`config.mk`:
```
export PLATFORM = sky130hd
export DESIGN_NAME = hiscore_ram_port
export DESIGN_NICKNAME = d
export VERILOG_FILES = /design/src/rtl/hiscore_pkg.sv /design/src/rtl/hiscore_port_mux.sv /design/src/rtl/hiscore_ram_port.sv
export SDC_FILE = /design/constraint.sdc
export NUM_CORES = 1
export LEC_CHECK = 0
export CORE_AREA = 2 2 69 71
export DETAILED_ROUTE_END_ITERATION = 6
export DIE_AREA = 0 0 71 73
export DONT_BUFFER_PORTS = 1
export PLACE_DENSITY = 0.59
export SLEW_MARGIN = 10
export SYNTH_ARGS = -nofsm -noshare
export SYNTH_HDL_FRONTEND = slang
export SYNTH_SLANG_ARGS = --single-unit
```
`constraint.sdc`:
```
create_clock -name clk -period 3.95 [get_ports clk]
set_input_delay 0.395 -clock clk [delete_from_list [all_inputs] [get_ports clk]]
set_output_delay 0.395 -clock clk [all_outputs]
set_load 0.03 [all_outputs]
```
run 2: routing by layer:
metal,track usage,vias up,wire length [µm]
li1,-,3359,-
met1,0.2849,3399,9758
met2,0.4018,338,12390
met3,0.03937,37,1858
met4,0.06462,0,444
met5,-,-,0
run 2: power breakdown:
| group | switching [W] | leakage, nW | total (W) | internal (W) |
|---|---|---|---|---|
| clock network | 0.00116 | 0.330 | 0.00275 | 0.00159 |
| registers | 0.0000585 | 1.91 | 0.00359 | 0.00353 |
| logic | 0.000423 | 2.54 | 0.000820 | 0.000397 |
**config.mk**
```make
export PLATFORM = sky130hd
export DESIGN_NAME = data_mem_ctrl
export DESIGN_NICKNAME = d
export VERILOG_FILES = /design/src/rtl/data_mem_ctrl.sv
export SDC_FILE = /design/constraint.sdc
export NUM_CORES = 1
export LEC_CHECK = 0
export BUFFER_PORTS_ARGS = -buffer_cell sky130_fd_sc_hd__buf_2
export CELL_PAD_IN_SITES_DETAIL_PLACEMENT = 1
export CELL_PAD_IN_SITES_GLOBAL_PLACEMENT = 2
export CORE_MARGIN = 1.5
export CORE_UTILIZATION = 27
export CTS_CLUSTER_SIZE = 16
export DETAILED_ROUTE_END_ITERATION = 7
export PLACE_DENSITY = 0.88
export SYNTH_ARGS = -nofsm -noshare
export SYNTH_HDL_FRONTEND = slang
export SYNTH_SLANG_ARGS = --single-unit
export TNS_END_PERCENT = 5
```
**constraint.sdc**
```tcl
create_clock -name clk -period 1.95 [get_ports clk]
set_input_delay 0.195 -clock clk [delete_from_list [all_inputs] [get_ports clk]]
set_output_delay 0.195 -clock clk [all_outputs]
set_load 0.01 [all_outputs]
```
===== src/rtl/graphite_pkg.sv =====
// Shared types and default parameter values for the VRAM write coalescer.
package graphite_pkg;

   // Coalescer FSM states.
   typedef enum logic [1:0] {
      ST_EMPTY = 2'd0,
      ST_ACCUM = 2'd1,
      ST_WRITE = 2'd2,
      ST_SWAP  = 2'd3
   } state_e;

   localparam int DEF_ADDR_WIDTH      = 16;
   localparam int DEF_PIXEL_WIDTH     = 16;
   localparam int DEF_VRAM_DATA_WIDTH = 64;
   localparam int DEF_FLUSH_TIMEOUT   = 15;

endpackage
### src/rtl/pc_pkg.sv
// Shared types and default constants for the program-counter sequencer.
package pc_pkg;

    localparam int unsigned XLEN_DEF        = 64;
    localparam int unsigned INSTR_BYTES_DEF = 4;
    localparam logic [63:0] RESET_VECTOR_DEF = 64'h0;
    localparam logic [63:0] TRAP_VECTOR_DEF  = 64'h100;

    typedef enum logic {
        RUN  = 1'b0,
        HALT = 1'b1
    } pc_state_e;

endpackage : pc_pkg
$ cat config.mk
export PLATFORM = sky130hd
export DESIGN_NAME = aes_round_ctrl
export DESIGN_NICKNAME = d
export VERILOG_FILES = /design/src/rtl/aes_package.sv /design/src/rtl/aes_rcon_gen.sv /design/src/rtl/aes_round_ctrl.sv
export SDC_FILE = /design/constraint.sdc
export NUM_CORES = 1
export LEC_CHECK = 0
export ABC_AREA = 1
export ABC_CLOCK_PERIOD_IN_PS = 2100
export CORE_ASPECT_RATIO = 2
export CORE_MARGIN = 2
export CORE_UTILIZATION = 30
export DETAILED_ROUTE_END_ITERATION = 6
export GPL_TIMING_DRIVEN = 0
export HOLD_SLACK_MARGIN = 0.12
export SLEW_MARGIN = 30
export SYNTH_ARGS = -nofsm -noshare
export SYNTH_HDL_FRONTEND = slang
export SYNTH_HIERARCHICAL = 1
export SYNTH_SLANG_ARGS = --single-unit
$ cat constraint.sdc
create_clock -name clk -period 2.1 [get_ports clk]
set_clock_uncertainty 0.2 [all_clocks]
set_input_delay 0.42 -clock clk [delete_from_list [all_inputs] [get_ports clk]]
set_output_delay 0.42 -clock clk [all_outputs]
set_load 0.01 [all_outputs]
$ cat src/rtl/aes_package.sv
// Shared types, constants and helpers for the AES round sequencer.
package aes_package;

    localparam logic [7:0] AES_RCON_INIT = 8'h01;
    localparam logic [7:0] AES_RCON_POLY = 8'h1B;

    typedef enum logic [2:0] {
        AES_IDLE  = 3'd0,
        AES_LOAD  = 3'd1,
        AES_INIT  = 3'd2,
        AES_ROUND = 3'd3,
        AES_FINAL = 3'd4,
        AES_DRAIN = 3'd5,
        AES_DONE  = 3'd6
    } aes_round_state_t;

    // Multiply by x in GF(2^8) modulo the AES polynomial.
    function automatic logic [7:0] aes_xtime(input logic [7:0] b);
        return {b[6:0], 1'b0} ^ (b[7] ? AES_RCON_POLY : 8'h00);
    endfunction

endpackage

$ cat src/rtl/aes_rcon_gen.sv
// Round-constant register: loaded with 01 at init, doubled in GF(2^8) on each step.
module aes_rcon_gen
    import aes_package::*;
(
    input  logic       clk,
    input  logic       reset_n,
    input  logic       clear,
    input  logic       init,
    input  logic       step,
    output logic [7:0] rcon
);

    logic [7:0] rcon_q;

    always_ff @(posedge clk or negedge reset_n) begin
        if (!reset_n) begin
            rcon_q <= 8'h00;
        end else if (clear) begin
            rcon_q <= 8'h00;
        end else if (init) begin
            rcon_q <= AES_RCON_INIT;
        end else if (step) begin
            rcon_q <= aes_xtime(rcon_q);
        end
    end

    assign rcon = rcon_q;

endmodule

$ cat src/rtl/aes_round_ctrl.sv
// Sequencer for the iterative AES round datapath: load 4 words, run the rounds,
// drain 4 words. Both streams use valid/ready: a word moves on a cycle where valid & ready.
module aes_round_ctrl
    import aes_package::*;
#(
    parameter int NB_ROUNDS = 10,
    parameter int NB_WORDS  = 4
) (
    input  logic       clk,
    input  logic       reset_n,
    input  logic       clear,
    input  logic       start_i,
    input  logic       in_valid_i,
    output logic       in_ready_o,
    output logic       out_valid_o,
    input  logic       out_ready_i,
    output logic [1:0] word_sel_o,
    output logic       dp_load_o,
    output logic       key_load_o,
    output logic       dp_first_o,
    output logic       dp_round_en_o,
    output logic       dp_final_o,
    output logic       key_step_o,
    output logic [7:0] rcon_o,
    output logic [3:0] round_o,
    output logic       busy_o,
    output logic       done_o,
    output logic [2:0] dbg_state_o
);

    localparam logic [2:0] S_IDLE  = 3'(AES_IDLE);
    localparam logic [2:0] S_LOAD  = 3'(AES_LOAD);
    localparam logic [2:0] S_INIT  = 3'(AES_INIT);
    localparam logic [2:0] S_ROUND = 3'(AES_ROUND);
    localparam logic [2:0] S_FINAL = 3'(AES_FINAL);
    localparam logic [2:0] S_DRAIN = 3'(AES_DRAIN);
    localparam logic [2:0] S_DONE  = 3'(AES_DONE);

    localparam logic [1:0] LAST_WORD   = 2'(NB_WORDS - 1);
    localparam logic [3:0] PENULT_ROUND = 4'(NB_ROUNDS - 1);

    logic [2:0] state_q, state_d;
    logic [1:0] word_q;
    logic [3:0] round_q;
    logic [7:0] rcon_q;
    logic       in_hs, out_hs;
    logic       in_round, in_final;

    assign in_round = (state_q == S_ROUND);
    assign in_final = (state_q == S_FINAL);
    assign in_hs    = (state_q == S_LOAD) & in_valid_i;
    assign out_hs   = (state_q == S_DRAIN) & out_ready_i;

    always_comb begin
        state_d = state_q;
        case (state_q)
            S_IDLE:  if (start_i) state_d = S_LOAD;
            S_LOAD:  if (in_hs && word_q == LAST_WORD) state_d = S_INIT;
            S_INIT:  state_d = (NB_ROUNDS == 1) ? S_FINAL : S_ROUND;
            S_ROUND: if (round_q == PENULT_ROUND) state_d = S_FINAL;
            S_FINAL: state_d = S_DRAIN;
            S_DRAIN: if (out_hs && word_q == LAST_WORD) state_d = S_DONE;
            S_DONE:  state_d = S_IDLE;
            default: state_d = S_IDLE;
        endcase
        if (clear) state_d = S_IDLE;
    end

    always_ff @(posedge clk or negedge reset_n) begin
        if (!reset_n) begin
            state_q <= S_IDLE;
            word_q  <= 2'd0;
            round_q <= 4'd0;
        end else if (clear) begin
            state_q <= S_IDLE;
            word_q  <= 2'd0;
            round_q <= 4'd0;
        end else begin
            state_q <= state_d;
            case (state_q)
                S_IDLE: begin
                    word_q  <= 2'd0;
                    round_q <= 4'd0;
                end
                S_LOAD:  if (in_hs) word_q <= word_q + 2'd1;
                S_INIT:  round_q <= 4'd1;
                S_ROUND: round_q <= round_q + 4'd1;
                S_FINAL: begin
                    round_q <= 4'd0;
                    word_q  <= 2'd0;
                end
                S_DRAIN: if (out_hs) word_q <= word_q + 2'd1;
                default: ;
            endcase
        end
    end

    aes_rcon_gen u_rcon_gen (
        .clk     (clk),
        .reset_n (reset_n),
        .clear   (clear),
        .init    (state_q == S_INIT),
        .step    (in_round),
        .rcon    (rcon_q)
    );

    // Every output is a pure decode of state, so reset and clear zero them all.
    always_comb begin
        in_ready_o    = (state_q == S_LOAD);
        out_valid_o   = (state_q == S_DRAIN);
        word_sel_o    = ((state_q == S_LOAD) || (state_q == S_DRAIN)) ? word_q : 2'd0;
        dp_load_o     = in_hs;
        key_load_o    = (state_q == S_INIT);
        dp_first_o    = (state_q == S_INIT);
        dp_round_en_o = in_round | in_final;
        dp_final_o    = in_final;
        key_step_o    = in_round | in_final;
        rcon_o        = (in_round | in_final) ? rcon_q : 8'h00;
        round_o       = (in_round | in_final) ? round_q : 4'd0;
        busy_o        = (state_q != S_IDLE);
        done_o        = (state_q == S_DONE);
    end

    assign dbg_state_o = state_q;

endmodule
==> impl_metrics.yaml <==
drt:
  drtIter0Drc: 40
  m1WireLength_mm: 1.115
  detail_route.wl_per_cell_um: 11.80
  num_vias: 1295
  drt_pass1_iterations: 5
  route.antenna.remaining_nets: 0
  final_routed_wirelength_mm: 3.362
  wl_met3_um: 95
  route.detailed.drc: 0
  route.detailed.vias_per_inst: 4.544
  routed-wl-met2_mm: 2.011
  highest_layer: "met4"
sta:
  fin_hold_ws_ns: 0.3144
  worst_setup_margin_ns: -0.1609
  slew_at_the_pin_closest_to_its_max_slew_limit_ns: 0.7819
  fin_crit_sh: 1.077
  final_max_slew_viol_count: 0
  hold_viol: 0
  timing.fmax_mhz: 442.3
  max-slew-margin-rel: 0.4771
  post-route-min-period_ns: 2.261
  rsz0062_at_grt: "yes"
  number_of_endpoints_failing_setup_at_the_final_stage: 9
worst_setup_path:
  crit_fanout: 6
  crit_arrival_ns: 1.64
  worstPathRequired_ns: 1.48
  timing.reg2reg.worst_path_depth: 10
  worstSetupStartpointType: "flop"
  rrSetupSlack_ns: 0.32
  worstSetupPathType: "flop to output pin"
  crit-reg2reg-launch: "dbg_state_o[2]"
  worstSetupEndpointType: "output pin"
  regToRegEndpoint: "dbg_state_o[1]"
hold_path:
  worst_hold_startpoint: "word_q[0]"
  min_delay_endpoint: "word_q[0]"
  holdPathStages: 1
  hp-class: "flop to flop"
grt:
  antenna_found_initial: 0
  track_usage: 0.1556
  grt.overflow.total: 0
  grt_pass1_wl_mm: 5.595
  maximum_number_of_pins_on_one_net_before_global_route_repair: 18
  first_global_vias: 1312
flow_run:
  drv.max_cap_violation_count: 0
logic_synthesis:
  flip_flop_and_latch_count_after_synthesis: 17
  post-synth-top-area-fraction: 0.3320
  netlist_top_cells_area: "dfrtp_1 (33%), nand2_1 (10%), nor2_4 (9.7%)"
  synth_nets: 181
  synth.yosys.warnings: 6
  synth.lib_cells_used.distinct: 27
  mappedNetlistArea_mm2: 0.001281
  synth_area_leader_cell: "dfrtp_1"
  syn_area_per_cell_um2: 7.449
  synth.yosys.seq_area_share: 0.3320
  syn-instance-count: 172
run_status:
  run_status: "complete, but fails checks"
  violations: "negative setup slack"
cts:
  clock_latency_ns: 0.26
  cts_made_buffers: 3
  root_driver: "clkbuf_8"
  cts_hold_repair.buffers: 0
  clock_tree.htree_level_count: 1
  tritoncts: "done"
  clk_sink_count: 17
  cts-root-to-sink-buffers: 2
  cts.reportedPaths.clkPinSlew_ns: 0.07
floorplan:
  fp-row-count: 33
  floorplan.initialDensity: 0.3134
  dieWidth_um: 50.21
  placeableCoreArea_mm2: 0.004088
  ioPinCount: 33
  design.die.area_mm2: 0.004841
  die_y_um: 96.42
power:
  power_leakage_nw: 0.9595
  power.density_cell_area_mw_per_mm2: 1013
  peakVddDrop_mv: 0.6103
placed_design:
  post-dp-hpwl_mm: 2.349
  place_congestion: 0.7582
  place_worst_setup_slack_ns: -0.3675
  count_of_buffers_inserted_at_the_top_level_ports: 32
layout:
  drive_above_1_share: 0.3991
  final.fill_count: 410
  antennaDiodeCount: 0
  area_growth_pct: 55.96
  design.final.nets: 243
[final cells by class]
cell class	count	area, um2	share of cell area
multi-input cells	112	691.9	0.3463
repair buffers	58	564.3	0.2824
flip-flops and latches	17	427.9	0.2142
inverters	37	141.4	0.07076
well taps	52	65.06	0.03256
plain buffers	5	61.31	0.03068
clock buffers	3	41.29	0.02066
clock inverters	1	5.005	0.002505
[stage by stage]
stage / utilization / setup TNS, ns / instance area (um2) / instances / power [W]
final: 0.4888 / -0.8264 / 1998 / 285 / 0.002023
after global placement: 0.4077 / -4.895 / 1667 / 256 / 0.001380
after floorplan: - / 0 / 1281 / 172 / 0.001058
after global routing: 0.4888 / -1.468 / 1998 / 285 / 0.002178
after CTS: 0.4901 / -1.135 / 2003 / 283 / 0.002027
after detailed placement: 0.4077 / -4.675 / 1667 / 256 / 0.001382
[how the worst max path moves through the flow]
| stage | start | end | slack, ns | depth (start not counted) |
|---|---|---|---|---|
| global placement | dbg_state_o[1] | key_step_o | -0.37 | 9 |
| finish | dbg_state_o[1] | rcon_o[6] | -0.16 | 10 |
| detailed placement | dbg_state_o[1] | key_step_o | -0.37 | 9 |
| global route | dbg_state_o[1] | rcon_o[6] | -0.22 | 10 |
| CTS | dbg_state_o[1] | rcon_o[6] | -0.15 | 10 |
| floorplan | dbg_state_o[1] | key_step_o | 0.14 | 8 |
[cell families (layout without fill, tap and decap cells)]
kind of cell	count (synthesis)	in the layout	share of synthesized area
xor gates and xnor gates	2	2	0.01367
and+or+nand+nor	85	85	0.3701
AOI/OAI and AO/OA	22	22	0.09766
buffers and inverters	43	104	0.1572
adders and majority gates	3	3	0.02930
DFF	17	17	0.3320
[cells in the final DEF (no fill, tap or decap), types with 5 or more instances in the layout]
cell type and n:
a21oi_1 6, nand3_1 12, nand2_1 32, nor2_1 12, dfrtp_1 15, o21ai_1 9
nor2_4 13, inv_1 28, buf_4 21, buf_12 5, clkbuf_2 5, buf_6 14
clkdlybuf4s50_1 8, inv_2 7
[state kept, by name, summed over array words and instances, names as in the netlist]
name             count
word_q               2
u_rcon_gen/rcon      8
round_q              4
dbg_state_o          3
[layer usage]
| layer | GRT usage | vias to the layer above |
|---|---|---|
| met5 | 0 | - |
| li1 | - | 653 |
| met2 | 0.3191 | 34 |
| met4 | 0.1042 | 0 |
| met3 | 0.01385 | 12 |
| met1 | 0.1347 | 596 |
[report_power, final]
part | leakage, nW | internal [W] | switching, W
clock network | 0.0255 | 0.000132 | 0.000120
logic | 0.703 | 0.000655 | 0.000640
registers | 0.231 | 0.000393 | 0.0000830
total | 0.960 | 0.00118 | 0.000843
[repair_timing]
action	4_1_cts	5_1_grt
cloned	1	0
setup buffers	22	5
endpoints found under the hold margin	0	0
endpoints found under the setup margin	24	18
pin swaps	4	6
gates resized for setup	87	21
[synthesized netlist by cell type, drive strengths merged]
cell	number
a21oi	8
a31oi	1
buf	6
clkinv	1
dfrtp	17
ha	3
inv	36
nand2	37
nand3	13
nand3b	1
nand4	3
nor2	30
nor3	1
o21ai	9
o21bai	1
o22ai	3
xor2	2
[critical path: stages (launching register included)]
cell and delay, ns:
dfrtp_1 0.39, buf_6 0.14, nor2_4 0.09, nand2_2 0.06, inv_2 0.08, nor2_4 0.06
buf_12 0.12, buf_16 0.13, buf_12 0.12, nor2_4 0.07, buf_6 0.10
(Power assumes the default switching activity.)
********
**AIM OF THE TASK:**
Check each line of the records above, and copy those that hold the word "yosys".

**EXERCISE OUTPUT:**
  synth.yosys.warnings: 6
  synth.yosys.seq_area_share: 0.3320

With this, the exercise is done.